--- src/rtl/smi_status_pair.sv ---
module smi_status_pair #(
  parameter int unsigned ADDR_W = 8,
  parameter logic [ADDR_W-1:0] OFF_LVL = ADDR_W'('h12),
  parameter logic [ADDR_W-1:0] OFF_EVT = ADDR_W'('h13)
) (
  input  logic              clk,
  input  logic              rst_n,
  input  logic [ADDR_W-1:0] pm_base,
  input  logic [ADDR_W-1:0] io_addr,
  input  logic              io_rd,
  input  logic              io_wr,
  input  logic [7:0]        io_wdata,
  output logic [7:0]        io_rdata,
  input  logic              par_irq,
  input  logic              uart2_irq,
  input  logic              uart1_irq,
  input  logic              fdc_irq,
  input  logic              grp2_irq,
  input  logic              grp1_irq,
  input  logic              wdog_irq,
  input  logic              mouse_irq,
  input  logic              kbd_irq,
  input  logic              kbc_p12,
  input  logic              b_event,
  input  logic              slp_en_wr,
  input  logic              ir_rx_a,
  input  logic              ir_rx_b,
  input  logic              ir_sel
);

  logic hit_lvl, hit_evt, clr;
  logic [2:0] ir_pipe, sel_pipe;
  logic ir_edge;
  logic ir_flag, b_flag, slp_flag;
  logic [7:0] reg_lvl, reg_evt;

  assign hit_lvl = io_addr == pm_base + OFF_LVL;
  assign hit_evt = io_addr == pm_base + OFF_EVT;
  assign clr     = io_rd && hit_evt;

  // each IR sample travels with the select that produced it
  always_ff @(posedge clk or negedge rst_n)
    if (!rst_n) begin
      ir_pipe  <= '0;
      sel_pipe <= '0;
    end else begin
      ir_pipe  <= {ir_pipe[1:0], ir_sel ? ir_rx_b : ir_rx_a};
      sel_pipe <= {sel_pipe[1:0], ir_sel};
    end

  assign ir_edge = (ir_pipe[1] ^ ir_pipe[2]) && (sel_pipe[1] == sel_pipe[2]);

  always_ff @(posedge clk or negedge rst_n)
    if (!rst_n) begin
      ir_flag  <= 1'b0;
      b_flag   <= 1'b0;
      slp_flag <= 1'b0;
    end else begin
      ir_flag  <= ir_edge   | (ir_flag  & ~clr);
      b_flag   <= b_event   | (b_flag   & ~clr);
      slp_flag <= slp_en_wr | (slp_flag & ~clr);
    end

  assign reg_lvl = {wdog_irq, grp1_irq, grp2_irq, fdc_irq,
                    uart1_irq, uart2_irq, par_irq, 1'b0};
  assign reg_evt = {slp_flag, 2'b00, kbc_p12, b_flag, ir_flag,
                    kbd_irq, mouse_irq};

  assign io_rdata = !io_rd  ? 8'h00 :
                    hit_lvl ? reg_lvl :
                    hit_evt ? reg_evt : 8'h00;

  logic unused_ok;
  assign unused_ok = ^{io_wr, io_wdata};

endmodule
——————
## What to work on:
Each of the records above is to be copied exactly.

## Result:
--- src/rtl/smi_status_pair.sv ---
module smi_status_pair #(
  parameter int unsigned ADDR_W = 8,
  parameter logic [ADDR_W-1:0] OFF_LVL = ADDR_W'('h12),
  parameter logic [ADDR_W-1:0] OFF_EVT = ADDR_W'('h13)
) (
  input  logic              clk,
  input  logic              rst_n,
  input  logic [ADDR_W-1:0] pm_base,
  input  logic [ADDR_W-1:0] io_addr,
  input  logic              io_rd,
  input  logic              io_wr,
  input  logic [7:0]        io_wdata,
  output logic [7:0]        io_rdata,
  input  logic              par_irq,
  input  logic              uart2_irq,
  input  logic              uart1_irq,
  input  logic              fdc_irq,
  input  logic              grp2_irq,
  input  logic              grp1_irq,
  input  logic              wdog_irq,
  input  logic              mouse_irq,
  input  logic              kbd_irq,
  input  logic              kbc_p12,
  input  logic              b_event,
  input  logic              slp_en_wr,
  input  logic              ir_rx_a,
  input  logic              ir_rx_b,
  input  logic              ir_sel
);

  logic hit_lvl, hit_evt, clr;
  logic [2:0] ir_pipe, sel_pipe;
  logic ir_edge;
  logic ir_flag, b_flag, slp_flag;
  logic [7:0] reg_lvl, reg_evt;

  assign hit_lvl = io_addr == pm_base + OFF_LVL;
  assign hit_evt = io_addr == pm_base + OFF_EVT;
  assign clr     = io_rd && hit_evt;

  // each IR sample travels with the select that produced it
  always_ff @(posedge clk or negedge rst_n)
    if (!rst_n) begin
      ir_pipe  <= '0;
      sel_pipe <= '0;
    end else begin
      ir_pipe  <= {ir_pipe[1:0], ir_sel ? ir_rx_b : ir_rx_a};
      sel_pipe <= {sel_pipe[1:0], ir_sel};
    end

  assign ir_edge = (ir_pipe[1] ^ ir_pipe[2]) && (sel_pipe[1] == sel_pipe[2]);

  always_ff @(posedge clk or negedge rst_n)
    if (!rst_n) begin
      ir_flag  <= 1'b0;
      b_flag   <= 1'b0;
      slp_flag <= 1'b0;
    end else begin
      ir_flag  <= ir_edge   | (ir_flag  & ~clr);
      b_flag   <= b_event   | (b_flag   & ~clr);
      slp_flag <= slp_en_wr | (slp_flag & ~clr);
    end

  assign reg_lvl = {wdog_irq, grp1_irq, grp2_irq, fdc_irq,
                    uart1_irq, uart2_irq, par_irq, 1'b0};
  assign reg_evt = {slp_flag, 2'b00, kbc_p12, b_flag, ir_flag,
                    kbd_irq, mouse_irq};

  assign io_rdata = !io_rd  ? 8'h00 :
                    hit_lvl ? reg_lvl :
                    hit_evt ? reg_evt : 8'h00;

  logic unused_ok;
  assign unused_ok = ^{io_wr, io_wdata};

endmodule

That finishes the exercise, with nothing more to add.